■ **Problem statement**
Make a word-for-word copy of the entries below from their first line through the line with "accumulated across beats.", and add nothing.
##########
### src/rtl/mat_vec_pkg.sv
// Shared helpers for the streaming matrix-vector MAC: accumulator width,
// operand slice offsets and the sign/zero extension fill bit.
package mat_vec_pkg;

  // Result width: full product, growth of an Ndata-term sum, plus guard bits
  // so that column tiles can be accumulated across beats.
  function automatic int acc_width(input int nbits, input int ndata, input int acc_ext);
    return 2 * nbits + $clog2(ndata) + acc_ext;
  endfunction

  // Bit offset of element idx inside a packed vector of nbits-wide elements.
  function automatic int elem_lsb(input int idx, input int nbits);
    return idx * nbits;
  endfunction

  // Bit offset of row r inside the packed matrix operand.
  function automatic int row_lsb(input int row, input int ndata, input int nbits);
    return row * ndata * nbits;
  endfunction

  // Fill bit used when widening an operand: copies the MSB in signed mode,
  // zero in unsigned mode.
  function automatic logic ext_fill(input logic msb, input bit sgn);
    return sgn & msb;
  endfunction

endpackage

### src/rtl/mat_vec_mac_stream_row_dot.sv
// One matrix row dot product: Ndata widened products registered (stage 1),
// then summed and registered (stage 2). Both stages advance only on en.
module row_dot
  import mat_vec_pkg::*;
#(
  parameter int Ndata  = 4,
  parameter int Nbits  = 4,
  parameter int SIGNED = 0,
  parameter int ACCW   = 14
) (
  input  logic                   clk,
  input  logic                   reset,
  input  logic                   en,
  input  logic [Ndata*Nbits-1:0] row,
  input  logic [Ndata*Nbits-1:0] x,
  output logic [ACCW-1:0]        sum
);

  logic [ACCW-1:0] prod_d [Ndata];
  logic [ACCW-1:0] prod_q [Ndata];
  logic [ACCW-1:0] sum_d;

  // Widen both operands to ACCW before multiplying; the low ACCW bits of the
  // product are then correct for both two's complement and unsigned data.
  for (genvar c = 0; c < Ndata; c++) begin : g_elem
    logic [Nbits-1:0] a;
    logic [Nbits-1:0] b;
    logic [ACCW-1:0]  a_ext;
    logic [ACCW-1:0]  b_ext;
    assign a     = row[elem_lsb(c, Nbits) +: Nbits];
    assign b     = x[elem_lsb(c, Nbits) +: Nbits];
    assign a_ext = {{(ACCW-Nbits){ext_fill(a[Nbits-1], SIGNED != 0)}}, a};
    assign b_ext = {{(ACCW-Nbits){ext_fill(b[Nbits-1], SIGNED != 0)}}, b};
    assign prod_d[c] = a_ext * b_ext;
  end

  // Stage 1: product registers, held while the pipeline is stalled.
  always_ff @(posedge clk or negedge reset) begin
    if (!reset) begin
      for (int c = 0; c < Ndata; c++) prod_q[c] <= '0;
    end else if (en) begin
      for (int c = 0; c < Ndata; c++) prod_q[c] <= prod_d[c];
    end
  end

  // Sum of the registered products, wrapping modulo 2^ACCW.
  always_comb begin
    sum_d = '0;
    for (int c = 0; c < Ndata; c++) sum_d = sum_d + prod_q[c];
  end

  // Stage 2: per-row partial sum register.
  always_ff @(posedge clk or negedge reset) begin
    if (!reset) sum <= '0;
    else if (en) sum <= sum_d;
  end

endmodule

### src/rtl/mat_vec_mac_stream.sv
// Streaming matrix-vector multiply-accumulate, out = M * X, with optional
// accumulation across beats so wide matrices can be tiled by column.
//
// Handshake: a beat transfers on a rising edge where valid & ready are both
// high; the source holds valid and its payload stable until that edge, and
// ready never depends on valid. Here one global enable advances all three
// stages together, so in_ready is simply "the output register can move".
module mat_vec_mac_stream
  import mat_vec_pkg::*;
#(
  parameter int Mdata   = 4,
  parameter int Ndata   = 4,
  parameter int Nbits   = 4,
  parameter int SIGNED  = 0,
  parameter int ACC_EXT = 4
) (
  input  logic                                                clk,
  input  logic                                                reset,
  input  logic                                                in_valid,
  output logic                                                in_ready,
  input  logic [Mdata*Ndata*Nbits-1:0]                        M,
  input  logic [Ndata*Nbits-1:0]                              X,
  input  logic                                                in_first,
  input  logic                                                in_last,
  output logic                                                out_valid,
  input  logic                                                out_ready,
  output logic [Mdata*acc_width(Nbits, Ndata, ACC_EXT)-1:0]   out
);

  localparam int ACCW = acc_width(Nbits, Ndata, ACC_EXT);

  logic            en;
  logic            live;
  logic            accept;
  logic            v1, f1, l1;
  logic            v2, f2, l2;
  logic [ACCW-1:0] partial [Mdata];
  logic [ACCW-1:0] acc_q   [Mdata];
  logic [ACCW-1:0] acc_new [Mdata];

  // Everything moves unless a finished result is waiting on the consumer.
  assign en       = ~(out_valid & ~out_ready);
  assign in_ready = en & live;
  assign accept   = in_valid & in_ready;

  // Keeps in_ready low while reset is held; rises on the first clock after.
  always_ff @(posedge clk or negedge reset) begin
    if (!reset) live <= 1'b0;
    else        live <= 1'b1;
  end

  // Beat valid and first/last flags travel alongside the data stages.
  always_ff @(posedge clk or negedge reset) begin
    if (!reset) begin
      v1 <= 1'b0; f1 <= 1'b0; l1 <= 1'b0;
      v2 <= 1'b0; f2 <= 1'b0; l2 <= 1'b0;
    end else if (en) begin
      v1 <= accept;
      f1 <= in_first;
      l1 <= in_last;
      v2 <= v1;
      f2 <= f1;
      l2 <= l1;
    end
  end

  // One dot-product pipeline per output row.
  for (genvar r = 0; r < Mdata; r++) begin : g_row
    row_dot #(
      .Ndata  (Ndata),
      .Nbits  (Nbits),
      .SIGNED (SIGNED),
      .ACCW   (ACCW)
    ) u_row (
      .clk   (clk),
      .reset (reset),
      .en    (en),
      .row   (M[row_lsb(r, Ndata, Nbits) +: Ndata*Nbits]),
      .x     (X),
      .sum   (partial[r])
    );
  end

  // A first beat restarts the accumulation; later beats add to it.
  always_comb begin
    for (int r = 0; r < Mdata; r++) acc_new[r] = '0;
    for (int r = 0; r < Mdata; r++) acc_new[r] = f2 ? partial[r] : acc_q[r] + partial[r];
  end

  // Stage 3: accumulators and the output register. Only last beats publish;
  // when en is high any displayed result is being consumed, so out_valid
  // falls unless a new last beat replaces it in the same cycle.
  always_ff @(posedge clk or negedge reset) begin
    if (!reset) begin
      for (int r = 0; r < Mdata; r++) acc_q[r] <= '0;
      out_valid <= 1'b0;
      out       <= '0;
    end else if (en) begin
      if (v2) begin
        for (int r = 0; r < Mdata; r++) acc_q[r] <= acc_new[r];
      end
      if (v2 && l2) begin
        out_valid <= 1'b1;
        for (int r = 0; r < Mdata; r++) out[r*ACCW +: ACCW] <= acc_new[r];
      end else begin
        out_valid <= 1'b0;
      end
    end
  end

endmodule

### config.mk
export PLATFORM = sky130hd
export DESIGN_NAME = mat_vec_mac_stream
export DESIGN_NICKNAME = d
export VERILOG_FILES = /design/src/rtl/mat_vec_pkg.sv /design/src/rtl/mat_vec_mac_stream_row_dot.sv /design/src/rtl/mat_vec_mac_stream.sv
export SDC_FILE = /design/constraint.sdc
export NUM_CORES = 1
export LEC_CHECK = 0
export ABC_AREA = 1
export ABC_CLOCK_PERIOD_IN_PS = 7300
export CORE_AREA = 2 2 207 209
export DETAILED_ROUTE_END_ITERATION = 8
export DIE_AREA = 0 0 209 211
export PLACE_DENSITY_LB_ADDON = 0.25
export SLEW_MARGIN = 20
export SYNTH_ARGS = -nofsm -noshare
export SYNTH_HDL_FRONTEND = slang
export SYNTH_HIERARCHICAL = 1
export SYNTH_SLANG_ARGS = --single-unit
### constraint.sdc
create_clock -name clk -period 7.3 [get_ports clk]
set_clock_uncertainty 0.05 [all_clocks]
set_input_delay 1.095 -clock clk [delete_from_list [all_inputs] [get_ports clk]]
set_output_delay 1.095 -clock clk [all_outputs]
set_load 0.01 [all_outputs]
==> flow_metrics.tcl, run 1 <==
set metrics [dict create \
    cap_violations 0 \
    worstPathRequired_ns 7.65 \
    syn_to_final_growth_pct 11.5 \
    arrival_ns 4.46 \
    route.detailed.drc 0 \
    hold_class "reg -> reg" \
    finalSetupTns_ns 0 \
    dpl.hpwl_mm 45.0 \
    slew_violations 0 \
    grt_use_total_pct 28.0 \
    grt_pass1_vias 21000 \
    synth_top_family_by_area "simple AND/OR/NAND/NOR gates" \
    topRoutingLayerUsed "met4" \
    slowest_delay_ns 1.02 \
    dp_slack_ns 2.70 \
    postSynthAreaPerCell_um2 7.33 \
    m1WireLength_mm 27.2 \
    dpl_cell_area_mm2 0.0266 \
    finalHoldViolCount 0 \
    critPathSlowestCell "clkdlybuf4s50_1" \
    crit_type "in -> reg" \
    ios 144 \
    synthFlopType "dfrtp_1" \
    post_drt_wl_per_cell_um 14.6 \
    cts_tree "done" \
    cp_num_buf_inv 2 \
    ant_nets 0 \
    htreeDepth 2 \
    min_period_ns 4.11 \
    die_x_um 209 \
    clk_pin_slew_ns 0.06 \
    grt_pass1_wl_mm 101 \
    crit_top_cell "nand2_1" \
    end_kind "flip-flop" \
    clock-sinks 288 \
    drt_pass1_iterations 7 \
    cp_max_fo 16 \
    synth_edf_count 0 \
    layout_common_cells "nand2_1 (1195), inv_1 (626), dfrtp_1 (288), ha_1 (280), nand3_1 (209)" \
    initial_core_util_pct 59.5 \
    clock_latency_ns 0.56 \
    synthCells 3391 \
    overflow 0 \
    die_h_um 211 \
    post_cts_buffers 0 \
    async_flop_share_pct 100 \
    synthXorXnorAreaFrac_pct 0.282 \
    drive_gt1_share_pct 3.74 \
    ir_drop_mv 0.209 \
    synth_mux_area_share_pct 0 \
    cts_hold_buffers 0 \
    p_total_mw 10.8 \
    relSlewSlack_pct 31.0 \
    clock_tree.root_cell "clkbuf_16" \
    fin_nets 4004 \
    grt_max_degree 100 \
    status "finished, final reports clean" \
    fin_area_mm2 0.0277 \
    antenna_found_initial 2 \
    cts_buffer_depth 3 \
    worstPathCellList "clkdlybuf4s50_1, nand2_1, fa_1, inv_1, fa_1, fa_1, nand2_1, nand2_1, a21oi_1, nand2_1, nand3_1, o21ai_1" \
    power.density_mw_per_mm2 390 \
    vias 21300 \
    rows 75 \
    synthDistinctLibCells 40 \
    fin_hold_ws_ns 0.427 \
    synth-seq-cells 288 \
    ys_warn_count 6 \
    gp_congestion 0.894 \
    max_freq_mhz 243 \
    fin_crit_sh_pct 56.4 \
    netlist_area_mm2 0.0248 \
    die-area_mm2 0.0441 \
    cp_top_family "adder cells" \
    cts_inserted_buffers 34 \
    finalWorstSetupSlack_ns 3.19 \
    met2WireLength_mm 27.4 \
    worst_pin_slew_ns 1.03 \
    drtIter0Drc 1459 \
    coreArea_mm2 0.0418 \
    rsz0062_at_grt "no" \
    start_kind "input port" \
    port_buffers 143 \
    multi_input_area_mm2 0.0148 \
    yosys.area_share.adder_pct 24.7 \
    leakage_nw 16.6 \
    synth-compound-area-share_pct 5.78 \
    seqCellArea_mm2 0.00721 \
    setup-violations-final 0 \
    fillers 3575 \
    ys_seq_area_share_pct 29.0 \
    via_per_inst 5.22 \
    final_common_cell "nand2_1" \
    ctsResizeCount 0 \
    route.met3.wl_mm 3.24 \
    synth_simple_gate_area_share_pct 28.5 \
    wl_mm 59.6 \
]
-- logic make-up after synthesis --
group | count (synthesis)
compound gates | 253
xor+xnor | 8
fa+ha+maj | 412
buf+inv | 724
flops | 288
other cells | 5
simple gates | 1701
-- stage by stage --
step | cells | util (%)
finish | 4072 | 66.4
global route | 4072 | 66.4
CTS | 4070 | 66.4
detailed placement | 4009 | 63.7
global placement | 4009 | 63.7
floorplan | 3403 | -
-- flip-flops by register name (all words and copies together), names as in the netlist, 40 cells and up --
name	count
g_row.u_row/prod_q	128
acc_q	56
out	56
g_row.u_row/sum	40
-- per-layer routing --
metal  global-route usage (%)  up-vias
met3                     3.43       97
met5                        0        -
met1                     38.4    10000
li1                         -    10700
met4                     9.24        0
met2                     46.4      506
-- where the power goes --
| group | leakage (nW) | switching [mW] | internal (mW) |
|---|---|---|---|
| logic | 12.5 | 3.92 | 2.60 |
| registers | 3.51 | 0.379 | 2.20 |
| clock network | 0.554 | 0.709 | 1.02 |
-- synthesized netlist by cell type (2+ instances only) --
cell type / instances / area (um2)
nand2_1: 1195 / 4490
inv_1: 627 / 2350
dfrtp_1: 288 / 7210
ha_1: 280 / 3500
nand3_1: 209 / 1050
nor2_1: 163 / 612
fa_1: 132 / 2640
a21oi_1: 64 / 320
o21ai_0: 54 / 270
o21ai_1: 54 / 270
buf_2: 45 / 225
nand3b_1: 45 / 338
a31oi_1: 36 / 225
or2_2: 28 / 175
buf_4: 22 / 165
o22ai_1: 22 / 138
or2_1: 16 / 100
nand4_1: 13 / 81.3
clkbuf_1: 11 / 41.3
nand2_2: 10 / 62.6
and2_1: 9 / 56.3
and2_4: 8 / 70.1
o22ai_2: 7 / 87.6
xnor2_1: 7 / 61.3
a21o_1: 6 / 45.0
buf_1: 5 / 18.8
clkinv_1: 5 / 18.8
conb_1: 5 / 18.8
inv_2: 5 / 18.8
a211oi_1: 4 / 30.0
a22oi_1: 3 / 22.5
a21oi_2: 2 / 17.5
buf_8: 2 / 30.0
nor2_2: 2 / 12.5
nor2_4: 2 / 22.5
-- final timing paths --
| kind | from | to | slack (ns) | depth (start not counted) |
|---|---|---|---|---|
| min in group asynchronous | reset | v1 | 0.45 | 1 |
| worst min-delay path | g_row[1].u_row/prod_q[49] | g_row[1].u_row/prod_q[49] | 0.43 | 2 |
| worst max register to register | out_valid | out[28] | 3.99 | 8 |
| max in group asynchronous | reset | g_row[3].u_row/prod_q[19] | 5.37 | 2 |
| worst max-delay path | X[3] | g_row[0].u_row/prod_q[48] | 3.19 | 12 |
| worst min register to register | g_row[1].u_row/prod_q[49] | g_row[1].u_row/prod_q[49] | 0.43 | 2 |
-- layout make-up --
cell class                      count  share of cell area [%]
Timing Repair Buffer              153                    5.45
Multi-Input combinational cell   2391                    53.4
Inverter                          638                    8.67
Sequential cell                   288                    26.0
Clock buffer                       50                    3.58
Tap cell                          539                    2.43
Clock inverter                     11                   0.460
Antenna cell                        2                  0.0181
-- tightest hold or removal path: stages (launching register included) --
cell and delay, ns:
dfrtp_1 0.34, nand2_1 0.05, nand2_1 0.05
No activity file was read; power rests on OpenSTA's default activity.
==> run 2, diff against run 1 <==
Settings changed: ABC_CLOCK_PERIOD_IN_PS 7300 to 4250.
Clock period 7.3 ns to 4.25 ns, I/O delays scaled along.
==> flow_metrics.tcl, run 2 (same netlist as run 1, synthesis figures left out) <==
set metrics [dict create \
    top_register "g_row.u_row/prod_q" \
    status "finished, final reports clean" \
    slew_violations 0 \
    r2r_cells 15 \
    relSlewSlack_pct 39.8 \
    crit_top_cell "nand2_1" \
    critPathSlowestCell "clkdlybuf4s50_1" \
    arrival_ns 3.89 \
    grt_use_total_pct 28.7 \
    clock-sinks 288 \
    ios 144 \
    cts_inserted_buffers 35 \
    post_cts_buffers 0 \
    hold_class "in -> async" \
    end_kind "flip-flop" \
    power.density_mw_per_mm2 669 \
    largest_reg_flops 128 \
    cap_violations 0 \
    clock_latency_ns 0.54 \
    antenna_found_initial 2 \
    worstPathRequired_ns 4.59 \
    cp_max_fo 14 \
    start_kind "input port" \
    gp_congestion 0.891 \
    leakage_nw 16.7 \
    cp_num_buf_inv 2 \
    die_x_um 209 \
    cts_tree "done" \
    rsz0062_at_grt "no" \
    grt_max_degree 143 \
    drtIter0Drc 1614 \
    htreeDepth 2 \
    max_freq_mhz 282 \
    port_buffers 143 \
    vias 21600 \
    drt_pass1_iterations 6 \
    cts_buffer_depth 3 \
    drive_gt1_share_pct 4.31 \
    via_per_inst 5.28 \
    finalWorstSetupSlack_ns 0.702 \
    cts_hold_buffers 0 \
    wl_mm 61.1 \
    clock_tree.root_cell "clkbuf_16" \
    worst_pin_slew_ns 0.900 \
    r2r_start "g_row[3].u_row/prod_q[1]" \
    finalSetupTns_ns 0 \
    slowest_delay_ns 0.92 \
    post_drt_wl_per_cell_um 15.0 \
    crit_type "in -> reg" \
    initial_core_util_pct 59.5 \
    ctsResizeCount 0 \
    coreArea_mm2 0.0418 \
    grt_pass1_wl_mm 103 \
    rows 75 \
    layout_common_cells "nand2_1 (1195), inv_1 (626), dfrtp_1 (288), ha_1 (280), nand3_1 (209)" \
    top_regs "g_row.u_row/prod_q (128), acc_q (56), out (56)" \
    dpl.hpwl_mm 47.1 \
    grt_pass1_vias 21400 \
    setup-violations-final 0 \
    die_h_um 211 \
    die-area_mm2 0.0441 \
    reg2reg_slack_ns 1.36 \
    r2r_end "g_row[3].u_row/sum[7]" \
    min_period_ns 3.55 \
    dp_slack_ns 0.222 \
    cp_top_family "adder cells" \
    overflow 0 \
    route.detailed.drc 0 \
    worstPathCellList "clkdlybuf4s50_1, nand2_1, fa_1, inv_1, fa_1, fa_1, nand2_1, nand2_1, a21oi_1, nand2_1, nand3_1, o21ai_1" \
    ant_nets 0 \
    fin_nets 4025 \
    finalHoldViolCount 0 \
    ir_drop_mv 0.346 \
    syn_to_final_growth_pct 12.6 \
    clk_pin_slew_ns 0.06 \
    final_common_cell "nand2_1" \
    fin_crit_sh_pct 83.5 \
]
run 2: cell types whose count changed in the layout (fill, tap and decap cells not counted), sizes merged:
cell	delta
clkinv	-1
buf	+20
bufinv	+2
clkbuf	-1
inv	-2
run 2: how the worst max path moves through the flow:
stage                from                         to  slack [ns]  cells after the start
global placement     X[3]  g_row[0].u_row/prod_q[48]        0.28                     12
CTS                  X[3]  g_row[1].u_row/prod_q[48]        0.78                     12
global route         X[2]  g_row[0].u_row/prod_q[48]        0.62                     12
detailed placement   X[3]  g_row[1].u_row/prod_q[48]        0.22                     12
floorplan           M[12]   g_row[0].u_row/prod_q[6]        1.36                     14
finish               X[3]  g_row[1].u_row/prod_q[48]        0.70                     12
run 2: metrics by stage:
step	power (mW)	util (%)	area, um2	cells	hold WS (ns)
after global placement	15.0	64.1	26800	4029	0.414
final	18.7	67.0	28000	4090	0.0889
after floorplan	12.5	-	24900	3403	0.292
after detailed placement	15.5	64.1	26800	4029	0.415
after CTS	18.7	67.0	28000	4088	0.121
after global routing	20.7	67.0	28000	4090	0.174
run 2: cell type report:
cell class / instances / area [um2]
multi-input combinational: 2391 / 14800
clock buffer: 49 / 1040
tap: 539 / 674
clock inverter: 10 / 154
fill: 3523 / 13800
timing repair buffer: 173 / 1700
antenna: 2 / 5.00
inverter: 638 / 2400
sequential: 288 / 7210
run 2: where the power goes:
group	internal (mW)	total (mW)	switching [mW]	leakage, nW
clock network	1.94	3.12	1.18	0.592
logic	4.47	11.2	6.71	12.6
registers	3.77	4.41	0.638	3.51
run 2: per-layer routing:
metal	vias to the layer above	part of all wire (%)	global-route usage (%)
li1	10700	-	-
met1	10200	46	39.6
met2	580	46	47.9
met3	108	5.2	3.27
met4	0	2.8	8.45
met5	-	0	0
##########
■ **Solution to this exercise**
### src/rtl/mat_vec_pkg.sv
// Shared helpers for the streaming matrix-vector MAC: accumulator width,
// operand slice offsets and the sign/zero extension fill bit.
package mat_vec_pkg;

  // Result width: full product, growth of an Ndata-term sum, plus guard bits
  // so that column tiles can be accumulated across beats.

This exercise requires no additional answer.